Go through the entries one line at a time, and gather every line that has the word "register".
BEGIN Supplied entries
### src/glmct_pkg.sv
package glmct_pkg;

	localparam int GRID_SIDE  = 256;
	localparam int GRID_CELLS = GRID_SIDE * GRID_SIDE;
	localparam int ADDR_W     = $clog2(GRID_CELLS);

	localparam int Q_DEPTH = 2;
	localparam int Q_PTR_W = (Q_DEPTH > 1) ? $clog2(Q_DEPTH) : 1;
	localparam int Q_CNT_W = $clog2(Q_DEPTH + 1);

	localparam logic REQ_WRITE = 1'b0;
	localparam logic REQ_TRACE = 1'b1;

	// Inscribed, lethal and unknown all block a line.
	localparam logic [7:0] CELL_BLOCK_MIN = 8'd253;

	typedef logic [7:0] byte_t;

	typedef struct packed {
		logic  req_type;
		byte_t start_x;
		byte_t start_y;
		byte_t end_x;
		byte_t end_y;
		byte_t cell_value;
	} cmd_t;

	typedef struct packed {
		logic  blocked;
		byte_t max_cost;
	} result_t;

	// Classified operation passed from the front to the back.
	typedef struct packed {
		logic  is_query;
		byte_t x0;
		byte_t y0;
		byte_t value;
		byte_t den;
		byte_t add;
		byte_t count;
		logic  x_neg;
		logic  y_neg;
		logic  x_major;
	} op_t;

endpackage

### src/glmct_fifo.sv
module glmct_fifo (
	input  logic           clk,
	input  logic           arst_n,
	input  logic           push,
	input  glmct_pkg::op_t push_op,
	input  logic           pop,
	output logic           full,
	output logic           not_empty,
	output glmct_pkg::op_t head_op
);
	import glmct_pkg::*;

	op_t                q_mem [Q_DEPTH];
	logic [Q_PTR_W-1:0] wr_ptr_q;
	logic [Q_PTR_W-1:0] rd_ptr_q;
	logic [Q_CNT_W-1:0] cnt_q;
	logic               do_push;
	logic               do_pop;

	function automatic logic [Q_PTR_W-1:0] ptr_inc(input logic [Q_PTR_W-1:0] p);
		logic [Q_PTR_W-1:0] r;
		r = (p == Q_PTR_W'(Q_DEPTH - 1)) ? '0 : p + Q_PTR_W'(1);
		return r;
	endfunction

	assign full      = cnt_q == Q_CNT_W'(Q_DEPTH);
	assign not_empty = cnt_q != '0;
	assign head_op   = q_mem[rd_ptr_q];
	assign do_push   = push && !full;
	assign do_pop    = pop && not_empty;

	always_ff @(posedge clk) begin
		if (do_push) begin
			q_mem[wr_ptr_q] <= push_op;
		end
	end

	always_ff @(posedge clk or negedge arst_n) begin
		if (!arst_n) begin
			wr_ptr_q <= '0;
			rd_ptr_q <= '0;
			cnt_q    <= '0;
		end else begin
			if (do_push) begin
				wr_ptr_q <= ptr_inc(wr_ptr_q);
			end
			if (do_pop) begin
				rd_ptr_q <= ptr_inc(rd_ptr_q);
			end
			if (do_push && !do_pop) begin
				cnt_q <= cnt_q + Q_CNT_W'(1);
			end else if (do_pop && !do_push) begin
				cnt_q <= cnt_q - Q_CNT_W'(1);
			end
		end
	end

endmodule

### config.mk
export PLATFORM = sky130hd
export DESIGN_NAME = glmct_fifo
export DESIGN_NICKNAME = d
export VERILOG_FILES = /design/src/glmct_pkg.sv /design/src/glmct_fifo.sv
export SDC_FILE = /design/constraint.sdc
export NUM_CORES = 1
export LEC_CHECK = 0
export BUFFER_PORTS_ARGS = -buffer_cell sky130_fd_sc_hd__buf_4
export CAP_MARGIN = 20
export CORE_MARGIN = 5
export CORE_UTILIZATION = 56
export CTS_CLUSTER_DIAMETER = 100
export DETAILED_ROUTE_END_ITERATION = 8
export GPL_TIMING_DRIVEN = 0
export HOLD_SLACK_MARGIN = 0.02
export PLACE_DENSITY = 0.94
export SYNTH_ARGS = -nofsm -noshare
export SYNTH_HDL_FRONTEND = slang
export SYNTH_SLANG_ARGS = --single-unit
### constraint.sdc
create_clock -name clk -period 4.9 [get_ports clk]
set_input_delay 0.49 -clock clk [delete_from_list [all_inputs] [get_ports clk]]
set_output_delay 0.49 -clock clk [all_outputs]
set_load 0.005 [all_outputs]
==> results.json <==
{
  "final_nets": 362,
  "grt_max_degree": 37,
  "setup_ws_ps": 2910,
  "setup_tns_ps": 0,
  "crit_type": "reg -> out",
  "nFillCells": 458,
  "cts_root_buf": "clkbuf_8",
  "cts_buffers": 9,
  "dp.cells": 392,
  "num_antenna_cells": 0,
  "globalplace.congestion": 0.740,
  "worstHoldPathType": "in -> reg",
  "syn-cell-area_um2": 4200,
  "area_growth_pct": 28.8,
  "synth-seq-area-share_pct": 76.7,
  "io_buffers": 109,
  "grt_pass1_vias": 2220,
  "max_freq_ghz": 0.502,
  "htree_levels": 3,
  "synth_cell_types": 16,
  "first_pass_iters": 4,
  "insertion_delay_ps": 340,
  "yosysWarnings": 0,
  "drtIter0Drc": 95,
  "postSynthAreaPerCell_um2": 23.2,
  "rows": 31,
  "grt-ovfl-total": 0,
  "drc_errors": 0,
  "dp.final_hpwl_um": 5160,
  "post-cts-setup-buffer-count": 0,
  "slew_headroom_pct": 63.5,
  "layout.cells.non_filler": 409,
  "postRouteAntennaNets": 0,
  "hold_viol_final": 0,
  "clock_path_buffers": 2,
  "drt-vias-per-instance": 4.91,
  "grt_pass1_wl_um": 11300,
  "start_kind": "flop",
  "critPathRequiredTime_ps": 4410,
  "worst_pin_slew_ps": 546,
  "vias": 2007,
  "synthCells": 181,
  "rsz0062_at_grt": "no",
  "dieArea_um2": 9340,
  "wl_per_cell_um": 17.2,
  "period_share_pct": 40.7,
  "clock_sinks": 108,
  "track_usage_pct": 15.3,
  "maxCapViolations": 0,
  "status": "finished clean",
  "p_leak_nw": 2.19,
  "final_layout_size_suffix_gt1_share_pct": 60.3,
  "cts_tree": "yes",
  "cp.arrival_ps": 1500,
  "die-width_um": 96.6,
  "utilization_pct": 74.3,
  "finalSetupViolCount": 0,
  "powerDensity_nw_per_um2": 552,
  "worst_setup_path_end_kind": "primary output",
  "clock_skew_ps": 8.83,
  "synth_nets": 238,
  "reg2reg_depth": 5,
  "ys_ff_latch": 108,
  "min_path_cells": 1,
  "clk_pin_slew_ps": 100,
  "min_period_ps": 1990,
  "mostFrequentLayoutCells": "109 x buf_4, 104 x edfxtp_1, 49 x mux2_4",
  "start_util_pct": 57.7,
  "routed_wl_um": 7030,
  "ir_drop_mv": 0.361,
  "crit_fanout": 10,
  "layout_commonest_cell": "buf_4",
  "die_h_um": 96.6,
  "coreArea_um2": 7290,
  "io_pins": 110,
  "dp_slack_ps": 2970,
  "slew_viol_final": 0,
  "antenna_found_initial": 0
}
==> final timing paths <==
kind                                 startpoint                      to  slack [ps]
min in group asynchronous                arst_n    cnt_q[0]$_DFFE_PN0P_         480
hold / removal                      push_op[35]  q_mem[1][35]$_DFFE_PP_         330
setup reg to reg           cnt_q[0]$_DFFE_PN0P_  q_mem[0][43]$_DFFE_PP_        3000
max in group asynchronous                arst_n    wr_ptr_q$_DFFE_PN0N_        4320
hold reg to reg            cnt_q[1]$_DFFE_PN0P_    cnt_q[1]$_DFFE_PN0P_         530
setup / recovery           rd_ptr_q$_DFFE_PN0P_              head_op[5]        2910
==> synth_stat cells <==
master / n / share of area, %
edfxtp_1: 104 / 74
mux2_4: 49 / 18
buf_12: 5 / 2.4
dfrtp_1: 4 / 2.4
mux2_2: 3 / 0.80
xnor2_1: 3 / 0.63
inv_1: 2 / 0.18
nor2_1: 2 / 0.18
xor2_1: 2 / 0.42
and3_1: 1 / 0.15
buf_6: 1 / 0.27
ha_1: 1 / 0.30
nand2_1: 1 / 0.089
nand2_2: 1 / 0.15
nand2b_1: 1 / 0.15
or2_1: 1 / 0.15
==> final cells by class <==
| type | instances | area (um^2) | share of cell area, % |
|---|---|---|---|
| Sequential cell | 108 | 3220 | 59.5 |
| Clock buffer | 9 | 124 | 2.29 |
| Clock inverter | 7 | 51.3 | 0.947 |
| Timing Repair Buffer | 113 | 903 | 16.7 |
| Inverter | 2 | 7.51 | 0.139 |
| Multi-Input combinational cell | 65 | 871 | 16.1 |
| Tap cell | 99 | 124 | 2.29 |
| Buffer | 6 | 111 | 2.06 |
==> timing repair <==
item / in CTS / in global routing
hold endpoints to repair: 4 / 0
setup endpoints to repair: 0 / 0
gates resized for setup: 0 / 0
hold buffers: 1 / 0
==> kinds of logic after synthesis <==
group / share of synthesized area, %
and+or+nand+nor: 0.863
muxes: 18.3
xor gates and xnor gates: 1.04
buffers and inverters: 2.83
adders and majority gates: 0.298
DFF: 76.7
==> sequential cells by signal, summed over array words and instances (netlist names) <==
register	cells
q_mem	104
rd_ptr_q	1
cnt_q	2
wr_ptr_q	1
==> power breakdown <==
| group | internal [mW] | switching, mW | total [mW] |
|---|---|---|---|
| Clock | 0.188 | 0.286 | 0.474 |
| Combinational | 0.727 | 0.461 | 1.19 |
| Sequential | 1.26 | 0.0635 | 1.33 |
==> worst max-delay path: stages, from the launching register on <==
cell and delay [ps]:
dfrtp_1 350, buf_6 190, buf_12 170, mux2_4 310, buf_4 140
==> per-stage QoR <==
stage,area (um^2),hold slack (ps),power (mW)
5_1_grt,5420,296,3.15
3_5_place_dp,5230,289,2.56
6_report,5420,326,2.99
3_3_place_gp,5150,286,2.49
4_1_cts,5420,312,3.03
2_1_floorplan,4200,194,2.05
==> layer usage <==
layer / part of all wire, % / global-route usage, %
met4: 0.41 / 4.21
met5: 0 / 0
met2: 54 / 26.9
met3: 7.1 / 5.11
met1: 38 / 17.9
Note: power is estimated with default switching activity, not from simulation.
END Supplied entries
Result:
register	cells
==> worst max-delay path: stages, from the launching register on <==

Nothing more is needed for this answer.